** Extracted records follows **

Background: an optimization exercise with open tools, aiming at small area, a short achievable clock period and few clock cycles per item. Do not read the settings as production practice.
In this exercise RTL edits were held to simulation tests only and were not proved equivalent to the original.
Power and IR drop assume default switching activity.

==> flow/design.v <==
module modbus_engine #(
    parameter N_COIL    = 64,
    parameter N_DI      = 32,
    parameter N_HR      = 32,
    parameter N_IR      = 16,
    parameter BASE_COIL = 16'h0010,
    parameter BASE_DI   = 16'h0200,
    parameter BASE_HR   = 16'h0100,
    parameter BASE_IR   = 16'h0300,
    parameter EXC_ADDR  = 8'h02
) (
    input  wire               clk,
    input  wire               rst,
    input  wire               rx_valid,
    input  wire [7:0]         rx_data,
    output wire               rx_ready,
    output wire               tx_valid,
    output wire [7:0]         tx_data,
    output wire               tx_last,
    input  wire               tx_ready,
    input  wire [N_DI-1:0]    di_in,
    input  wire [16*N_IR-1:0] ir_in
);
    integer i, b;
    reg         rdy_q;       
    reg         fld_q;       
    reg  [4:0]  pos;         
    reg  [15:0] rem;         
    reg         rem1;        
    reg         rhz;         
    reg         z5;          
    reg         decided;     
    reg         dec_q;       
    reg         short_q;     
    reg         pend;        
    reg  [1:0]  rc_q;        
    reg         p_hr, p_coil, p_reg;  
    reg         rc_ok;       
    reg         ex_q;        
    reg         ex2_q;       
    reg         rst_q;       
    reg         hdr_ok;      
    reg         tstarted;    
    reg  [7:0]  f0, f1, f2, f3, f6, f7, f8, f9, f10, f11, f12, f13, f14, f15, f16;
    reg  [6:0]  wleft;       
    reg  [5:0]  wptr;        
    reg         w0f;         
    reg         we_q;        
    reg         cwe_q;       
    reg  [15:0] wd_q;
    reg  [5:0]  wa_q;
    reg  [7:0]  cm_q;        
    reg  [63:0]  coil;
    reg  [511:0] hr;
    reg         tx_act;
    reg         tx_desc;     
    reg  [6:0]  o;           
    reg  [1:0]  tx_exc;
    reg         tx_bits, tx_regs, tx_echo, tx_pin, tx_17, tx_rwok;
    reg  [5:0]  wend_q;      
    reg         rwq_ok;      
    reg  [6:0]  tx_lo;       
    reg         o_lt5;       
    reg         o_ge9;       
    reg  [4:0]  tp;          
    reg  [4:0]  ra;          
    reg         rmw_q;       
    reg  [3:0]  tg;          
    reg  [2:0]  tsh;         
    reg  [6:0]  tbl;         
    reg         bpre;        
    reg  [15:0] rw_q;        
    reg  [7:0]  lo_q;        
    reg  [7:0]  bb_q;        
    reg         v0, v1, l0, l1;
    reg  [7:0]  d0, d1;
    wire [7:0]  fc  = f7;
    wire [15:0] A   = {f8, f9};
    wire [15:0] Q   = {f10, f11};
    wire [15:0] WA  = {f12, f13};
    wire [15:0] WQ  = {f14, f15};
    wire fc01 = fc == 8'h01, fc02 = fc == 8'h02, fc03 = fc == 8'h03, fc04 = fc == 8'h04;
    wire fc05 = fc == 8'h05, fc06 = fc == 8'h06, fc0f = fc == 8'h0F, fc10 = fc == 8'h10;
    wire fc16 = fc == 8'h16, fc17 = fc == 8'h17;
    wire known = fc01 | fc02 | fc03 | fc04 | fc05 | fc06 | fc0f | fc10 | fc16 | fc17;
    wire [6:0] ca = A[6:0] - 7'h10;                       
    reg       ac_q, ad_q, ah_q, ai_q, wah_q, wqr_q, wq0_q, wqb_q;
    reg [6:0] lc_q;
    reg [5:0] l32_q, lw_q;
    reg [4:0] li_q;
    reg       k01, k02, k03, k04, k05, k06, k0f, k10, k16, k17;
    reg [4:0] dpm1;          
    always @(posedge clk) begin
        ac_q  <= (A[15:7] == 9'd0) && (A[6:0] >= 7'h10) && (A[6:0] <= 7'h4F);
        lc_q  <= 7'd64 - {1'b0, ca[5:0]};
        ad_q  <= A[15:5] == 11'h010;
        ah_q  <= A[15:5] == 11'h008;
        l32_q <= 6'd32 - {1'b0, A[4:0]};
        ai_q  <= A[15:4] == 12'h030;
        li_q  <= 5'd16 - {1'b0, A[3:0]};
        wah_q <= WA[15:5] == 11'h008;
        lw_q  <= 6'd32 - {1'b0, WA[4:0]};
        wqr_q <= (WQ[15:6] == 10'd0) && (WQ[5:0] <= lw_q);
        wq0_q <= WQ == 16'd0;
        wqb_q <= WQ > 16'd121;
        k01 <= fc01; k02 <= fc02; k03 <= fc03; k04 <= fc04; k05 <= fc05;
        k06 <= fc06; k0f <= fc0f; k10 <= fc10; k16 <= fc16; k17 <= fc17;
        dpm1 <= dpos - 5'd1;
    end
    reg  q0_r, qa_r, qb_r, qc_r, qd_r, qff_r, rgc_r, rg32_r, rgi_r;
    wire [15:0] Qn = {f10, rx_data};
    always @(posedge clk)
        if (fire && pos == 5'd11) begin
            q0_r   <= Qn == 16'd0;
            qa_r   <= Qn > 16'd2000;
            qb_r   <= Qn > 16'd125;
            qc_r   <= Qn > 16'd1984;
            qd_r   <= Qn > 16'd123;
            qff_r  <= Qn == 16'hFF00;
            rgc_r  <= (Qn[15:7] == 9'd0)  && (Qn[6:0] <= lc_q);
            rg32_r <= (Qn[15:6] == 10'd0) && (Qn[5:0] <= l32_q);
            rgi_r  <= (Qn[15:5] == 11'd0) && (Qn[4:0] <= li_q);
        end
    wire q0       = q0_r;
    wire [5:0] wr_end = {1'b0, WA[4:0]} + WQ[5:0];        
    wire rem_lt12 = (rem[15:8] == 8'd0) && (rem[7:0] < f12);
    wire rem_lt16 = (rem[15:8] == 8'd0) && (rem[7:0] < f16);
    wire rng_coil = ac_q && rgc_r;
    wire rng_di   = ad_q && rg32_r;
    wire rng_hr   = ah_q && rg32_r;
    wire rng_ir   = ai_q && rgi_r;
    wire rng_hrw  = wah_q && wqr_q;
    wire e3 = short_q ||
        ((k01 | k02) && (q0 || qa_r)) ||
        ((k03 | k04) && (q0 || qb_r)) ||
        (k05 && !q0 && !qff_r) ||
        (k0f && (q0 || qc_r || {f12, 3'b000} < Q[10:0] || rem_lt12)) ||
        (k10 && (q0 || qd_r || f12 != {Q[6:0], 1'b0} || rem_lt12)) ||
        (k17 && (q0 || qb_r || wq0_q || wqb_q || f16 != {WQ[6:0], 1'b0} || rem_lt16));
    wire e2 =
        (k01 && !rng_coil) || (k02 && !rng_di) || (k03 && !rng_hr) || (k04 && !rng_ir) ||
        (k05 && !ac_q) || ((k06 | k16) && !ah_q) || (k0f && !rng_coil) || (k10 && !rng_hr) ||
        (k17 && !(rng_hrw && rng_hr));
    wire [1:0] rc_c = !known ? 2'd1 : e3 ? 2'd3 : e2 ? 2'd2 : 2'd0;
    wire       ok_c = rc_c == 2'd0;
    reg [4:0] dpos;
    always @(*) begin
        case (fc)
            8'h01, 8'h02, 8'h03, 8'h04, 8'h05, 8'h06: dpos = 5'd11;
            8'h0F, 8'h10: dpos = 5'd12;
            8'h16:        dpos = 5'd13;
            8'h17:        dpos = 5'd16;
            default:      dpos = 5'd8;
        endcase
    end
    wire datafc = k0f || k10 || k17;      
    wire [15:0] hr_rd  = hr[16*ra +: 16];
    wire t_last   = tx_desc && o == tx_lo;
    wire gen_ok   = tx_act && (o_lt5 || tx_desc) && !(tx_17 && o_ge9 && o[0] && !tx_rwok && !rwq_ok);
    wire gen_adv  = gen_ok && !v1;
    wire tx_free  = !tx_act || (gen_adv && t_last);
    wire tx_early = !pend && hdr_ok && !tstarted;
    wire tx_start = tx_free && (pend || tx_early);
    wire tx_load  = pend && (tx_free || !tx_desc);
    wire any_load = tx_load;
    wire tx_hr_rd   = tx_act && tx_desc && tx_regs && !tx_pin;
    wire tx_coil_rd = tx_act && tx_desc && tx_bits && !tx_pin;
    wire tx_reg_rd  = tx_act && tx_desc && tx_regs;
    wire        fire    = rx_valid && rdy_q;
    wire        last_r  = (pos >= 5'd6) && rem1;                     
    wire        last5   = (pos == 5'd5) && rhz && (rx_data == 8'd0);     
    wire        last    = last5 || last_r;
    wire        trig    = !decided && ((pos == 5'd7 && last_r) || (pos >= 5'd8 && (last_r || pos == dpos)));
    wire [7:0]  cmask   = (wleft >= 7'd8) ? 8'hFF : ((8'd1 << wleft[2:0]) - 8'd1);
    wire        wdat    = wleft != 7'd0;
    wire [6:0]  wl_dec  = short_q ? 7'd0 : k0f ? Q[6:0] : k10 ? f12[6:0] : k17 ? f16[6:0] : 7'd0;
    wire [6:0]  wl_dm1  = short_q ? 7'd0 : k10 ? f12[6:0] - 7'd1 : f16[6:0] - 7'd1;
    wire        hi_dec  = dec_q && (k10 || k17) && !short_q;
    wire [6:0]  wl_dn   = !wdat ? 7'd0 : w0f ? ((wleft > 7'd8) ? wleft - 7'd8 : 7'd0) : wleft - 7'd1;
    wire [6:0]  wl0     = dec_q ? wl_dec : wleft;
    wire [6:0]  wl1     = dec_q ? (hi_dec ? wl_dm1 : wl_dec) : last_r ? 7'd0 : wl_dn;
    wire [5:0]  wp_dec  = k0f ? ca[5:0] : k10 ? {1'b0, f9[4:0]} : {1'b0, f13[4:0]};
    wire [5:0]  wp0     = dec_q ? wp_dec : wptr;
    wire [5:0]  wp1     = dec_q ? wp_dec : (wdat && w0f) ? wptr + 6'd8 :
                          (wdat && wleft[0]) ? wptr + 6'd1 : wptr;
    wire [4:0] pos1     = last_r ? 5'd0 : (pos == 5'd17) ? pos : pos + 5'd1;
    wire       p1le13   = last_r || pos <= 5'd12;                      
    wire       p1ge9    = !last_r && pos >= 5'd8;                      
    wire       p1dp     = !last_r && pos == dpm1;                      
    wire       dec1     = trig;
    wire       decd1    = last_r ? 1'b0 : (trig | decided);
    wire       pend_n   = dec_q | (pend & !tx_load);
    wire       tact_n   = tx_start | (tx_act & !(gen_adv && t_last));
    wire [6:0] pz0      = {2'b00, pos};
    wire       o_le_p   = o <= pz0;
    wire       o_eq_p1  = o == pz0 + 7'd1;
    wire       ole0     = tx_start || (gen_adv ? (o < pz0) : o_le_p);
    wire       ole1     = tx_start || (last_r ? (!gen_adv && o == 7'd0) :
                                       gen_adv ? o_le_p : (o_le_p || o_eq_p1));
    wire       tst_s    = tx_early | decided;                        
    wire       tst0     = tx_start ? tst_s : tstarted;
    wire       tst1     = tx_start ? (tst_s & !last_r) : (tstarted & !last_r);
    wire       hr_n     = tx_hr_rd   | (tx_load & p_hr);
    wire       coil_n   = tx_coil_rd | (tx_load & p_coil);
    wire       reg_n    = tx_reg_rd  | (tx_load & p_reg);
    wire       wnz0     = dec_q ? datafc : (wleft != 7'd0);
    wire       wnz1     = dec_q ? datafc : !last_r && (w0f ? (wleft > 7'd8) : (wleft > 7'd1));
    wire       hz_dec   = (k05 & coil_n) | (k06 & hr_n) | (k16 & (hr_n | reg_n));
    wire       w0f_n    = dec_q ? k0f : w0f;
    wire       hz_dat   = pend_n & (w0f_n ? coil_n : hr_n);           
    wire       desc_n   = any_load | (tx_desc & !tx_start);
    wire       own_n    = tact_n & !desc_n;
    wire       bf0 = (pos  <= 5'd13) && ((pend_n && !own_n) || (tact_n && !tst0 && ole0));
    wire       bf1 = p1le13 && (((pend_n || dec1)  && !own_n) || (tact_n && !tst1 && ole1));
    wire       dbub1 = dec1  && p1ge9 && k0f;                           
    wire       hb0 = (!decided && pos  >= 5'd9 && pos  == dpos && hz_dec) || (wnz0 && hz_dat);
    wire       hb1 = (!decd1   && p1ge9 && p1dp && hz_dec) || (wnz1 && hz_dat);
    wire       rdy0 = !bf0 && !hb0;
    wire       rdy1 = !bf1 && !dbub1 && !hb1;
    always @(posedge clk) begin
        if (fld_q) begin
            if (pos == 5'd0 || z5) f0 <= rx_data;
            if (pos == 5'd1)  f1  <= rx_data;
            if (pos == 5'd2)  f2  <= rx_data;
            if (pos == 5'd3)  f3  <= rx_data;
            if (pos == 5'd6 && !z5) f6 <= rx_data;
            if (pos == 5'd7)  f7  <= rx_data;
            if (pos == 5'd8)  f8  <= rx_data;
            if (pos == 5'd9)  f9  <= rx_data;
            if (pos == 5'd10) f10 <= rx_data;
            if (pos == 5'd11) f11 <= rx_data;
            if (pos == 5'd12) f12 <= rx_data;
            if (pos == 5'd13) f13 <= rx_data;
            if (pos == 5'd14) f14 <= rx_data;
            if (pos == 5'd15) f15 <= rx_data;
            if (pos == 5'd16) f16 <= rx_data;
        end
        if (fire) begin
            if (pos == 5'd4)
                rem[15:8] <= rx_data;
            else if (pos == 5'd5)
                rem[7:0]  <= rx_data;
            else
                rem <= rem - 16'd1;
            if (pos == 5'd4)
                rhz <= rx_data == 8'd0;
            rem1 <= (pos == 5'd5) ? (rhz && rx_data == 8'd1) : (rem == 16'd2);
        end
        if (fire && trig)
            short_q <= last_r && !(pos >= 5'd8 && pos == dpos);
        rst_q <= rst;
        if (dec_q) begin
            rc_q   <= rc_c;
            rc_ok  <= ok_c;
            p_hr   <= fc03 || fc17;
            p_coil <= fc01;
            p_reg  <= fc03 || fc04 || fc17;
            w0f    <= k0f;
            wend_q <= wr_end;
        end
        we_q  <= 1'b0;
        cwe_q <= 1'b0;
        if (ex_q) begin
            if (k05) begin
                cwe_q <= rc_ok;
                wa_q  <= ca[5:0];
                wd_q[7:0] <= {8{f10[0]}};
                cm_q  <= 8'h01;
            end
            if (k06) begin
                we_q <= rc_ok;
                wa_q <= {1'b0, f9[4:0]};
                wd_q <= {f10, f11};
            end
        end
        if (ex2_q && k16) begin
            we_q <= rc_ok;
            wa_q <= {1'b0, f9[4:0]};
            wd_q <= (rw_q & Q) | (WA & ~Q);
        end
        if (hi_dec)
            wd_q[15:8] <= rx_data;
        if (wleft != 7'd0 && !dec_q) begin
            wa_q <= wptr;
            cm_q <= cmask;
            if (w0f || wleft[0])
                wd_q[7:0] <= rx_data;
            else
                wd_q[15:8] <= rx_data;
        end
        wptr <= fire ? wp1 : wp0;
        if (fire && wdat) begin
            if (w0f)
                cwe_q <= rc_ok;
            else if (wleft[0])
                we_q  <= rc_ok;
        end
        if (rst) begin
            rdy_q    <= 1'b0;
            fld_q    <= 1'b0;
            pos      <= 5'd0;
            z5       <= 1'b0;
            hdr_ok   <= 1'b0;
            tstarted <= 1'b0;
            decided  <= 1'b0;
            dec_q    <= 1'b0;
            ex_q     <= 1'b0;
            ex2_q    <= 1'b0;
            pend     <= 1'b0;
            wleft    <= 7'd0;
            we_q     <= 1'b0;
            cwe_q    <= 1'b0;
        end else begin
            rdy_q <= fire ? rdy1 : rdy0;
            fld_q <= fire ? !bf1 : !bf0;
            dec_q <= fire && trig;
            ex_q  <= dec_q;
            ex2_q <= ex_q;
            pend  <= pend_n;
            tstarted <= fire ? tst1 : tst0;
            hdr_ok   <= fire ? (pos == 5'd5 ? !(rhz && rx_data[7:1] == 7'd0) : hdr_ok & !last_r) : hdr_ok;
            pos      <= z5 ? {4'd0, fire} : fire ? pos1 : pos;
            z5       <= fire && last5;
            decided  <= fire ? decd1 : decided;
            wleft    <= fire ? wl1 : wl0;
        end
    end
    wire [15:0] hwd  = rst_q ? 16'd0 : wd_q;
    wire [15:0] dwin = {8'd0, wd_q[7:0]} << wa_q[2:0];
    wire [15:0] mwin = {8'd0, cm_q} << wa_q[2:0];
    wire [3:0]  cg   = {1'b0, wa_q[5:3]};
    always @(posedge clk) begin
        for (i = 0; i < 32; i = i + 1)
            if (rst_q || (we_q && wa_q[4:0] == i))
                hr[16*i +: 16] <= hwd;
        if (rst_q) begin
            coil <= 64'd0;
        end else if (cwe_q) begin
            for (i = 0; i < 8; i = i + 1)
                for (b = 0; b < 8; b = b + 1) begin
                    if (cg == i && mwin[b])
                        coil[8*i + b] <= dwin[b];
                    else if (cg + 4'd1 == i && mwin[8 + b])
                        coil[8*i + b] <= dwin[8 + b];
                end
        end
    end
    wire [1:0] s_rc   = rc_q;
    wire       s_exc  = s_rc != 2'd0;
    wire       s_bits = !s_exc && (fc01 || fc02);
    wire       s_regs = !s_exc && (fc03 || fc04 || fc17);
    wire [3:0] s_c8   = ({1'b0, Q[6:0]} + 8'd7) >> 3;
    wire [6:0] s_lo   = s_exc ? 7'd8 : s_bits ? 7'd8 + {3'd0, s_c8} :
                        s_regs ? 7'd8 + {Q[5:0], 1'b0} : fc16 ? 7'd13 : 7'd11;
    wire [6:0] s_bb   = fc01 ? {1'b0, ca[5:0]} : {2'b10, A[4:0]};
    wire         bfetch = !bpre || (gen_adv && tx_bits && o_ge9);
    wire [6:0]   tbl8  = (tbl > 7'd8) ? tbl - 7'd8 : 7'd0;
    wire [127:0] bsp   = {32'd0, di_in, coil};
    wire [15:0]  bwin  = bsp[8*tg +: 16];
    wire [7:0]   bmask = (tbl >= 7'd8) ? 8'hFF : ((8'd1 << tbl[2:0]) - 8'd1);
    wire         rhi   = gen_adv && tx_regs && o_ge9 && o[0];      
    wire         rmw_n = dec_q && fc16 && !short_q;                 
    wire [4:0]   tp_n  = any_load ? (fc04 ? {1'b0, A[3:0]} : A[4:0]) : tp + {4'd0, rhi};
    reg [7:0] tbyte;
    always @(*) begin
        case (o)
            7'd0: tbyte = f0;
            7'd1: tbyte = f1;
            7'd2: tbyte = f2;
            7'd3: tbyte = f3;
            7'd4: tbyte = 8'h00;
            7'd5: tbyte = {1'b0, tx_lo - 7'd5};
            7'd6: tbyte = f6;
            7'd7: tbyte = {f7[7] | (tx_exc != 2'd0), f7[6:0]};
            7'd8: tbyte = (tx_exc != 2'd0) ? {6'd0, tx_exc} : tx_echo ? f8 : {1'b0, tx_lo - 7'd8};
            default:
                if (tx_echo) begin
                    case (o[3:0])
                        4'd9:    tbyte = f9;
                        4'd10:   tbyte = f10;
                        4'd11:   tbyte = f11;
                        4'd12:   tbyte = f12;
                        default: tbyte = f13;
                    endcase
                end else if (tx_bits)
                    tbyte = bb_q;
                else
                    tbyte = o[0] ? rw_q[15:8] : lo_q;
        endcase
    end
    wire pop = v0 && tx_ready;
    always @(posedge clk) begin
        rw_q <= (tx_pin && !rmw_q) ? ir_in[16*ra[3:0] +: 16] : hr_rd;
        tp   <= tp_n;
        ra   <= rmw_n ? f9[4:0] : tp_n;
        rwq_ok <= !((we_q && wa_q[4:0] == ra) ||
                    (wleft != 7'd0 && {1'b0, ra} >= wptr && {1'b0, ra} < wend_q));
        rmw_q <= rmw_n;
        if (rhi)
            lo_q <= rw_q[7:0];
        if (bfetch) begin
            bb_q <= (bwin >> tsh) & bmask;
            tg   <= tg + 4'd1;
            tbl  <= tbl8;
            bpre <= 1'b1;
        end
        if (gen_adv) begin
            o <= o + 7'd1;
            if (o == 7'd4)
                o_lt5 <= 1'b0;
            if (o == 7'd8)
                o_ge9 <= 1'b1;
        end
        if (tx_start) begin
            o     <= 7'd0;
            o_lt5 <= 1'b1;
            o_ge9 <= 1'b0;
        end
        if (tx_start && !pend) begin
            tx_desc <= 1'b0;
            tx_bits <= 1'b0;
            tx_regs <= 1'b0;
            tx_17   <= 1'b0;
        end
        if (any_load) begin
            tx_desc <= 1'b1;
            tx_exc  <= s_rc;
            tx_bits <= s_bits;
            tx_regs <= s_regs;
            tx_echo <= !s_exc && !s_bits && !s_regs;
            tx_pin  <= fc02 || fc04;
            tx_17   <= !s_exc && fc17;
            tx_lo   <= s_lo;
            tg      <= s_bb[6:3];
            tsh     <= s_bb[2:0];
            tbl     <= Q[6:0];
            bpre    <= 1'b0;
        end
        if (any_load)
            tx_rwok <= 1'b0;
        else if (wleft == 7'd0 && !we_q)
            tx_rwok <= 1'b1;
        if (pop) begin
            if (v1) begin
                d0 <= d1;
                l0 <= l1;
            end else begin
                d0 <= tbyte;
                l0 <= t_last;
            end
        end else if (!v0) begin
            d0 <= tbyte;
            l0 <= t_last;
        end
        if (gen_adv && v0 && !pop) begin
            d1 <= tbyte;
            l1 <= t_last;
        end
        if (rst) begin
            tx_act <= 1'b0;
            v0     <= 1'b0;
            v1     <= 1'b0;
        end else begin
            if (tx_start)
                tx_act <= 1'b1;
            else if (gen_adv && t_last)
                tx_act <= 1'b0;
            if (pop)
                v0 <= v1 || gen_adv;
            else if (!v0)
                v0 <= gen_adv;
            if (pop)
                v1 <= 1'b0;
            else if (gen_adv && v0)
                v1 <= 1'b1;
        end
    end
    assign rx_ready = rdy_q;
    assign tx_valid = v0;
    assign tx_data  = d0;
    assign tx_last  = l0;
endmodule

** End of Extracted records **

- **Exercise**
Which lines above hold the word "mwin"? Copy each of them.

- **Output for this task**
    wire [15:0] mwin = {8'd0, cm_q} << wa_q[2:0];
                    if (cg == i && mwin[b])
                    else if (cg + 4'd1 == i && mwin[8 + b])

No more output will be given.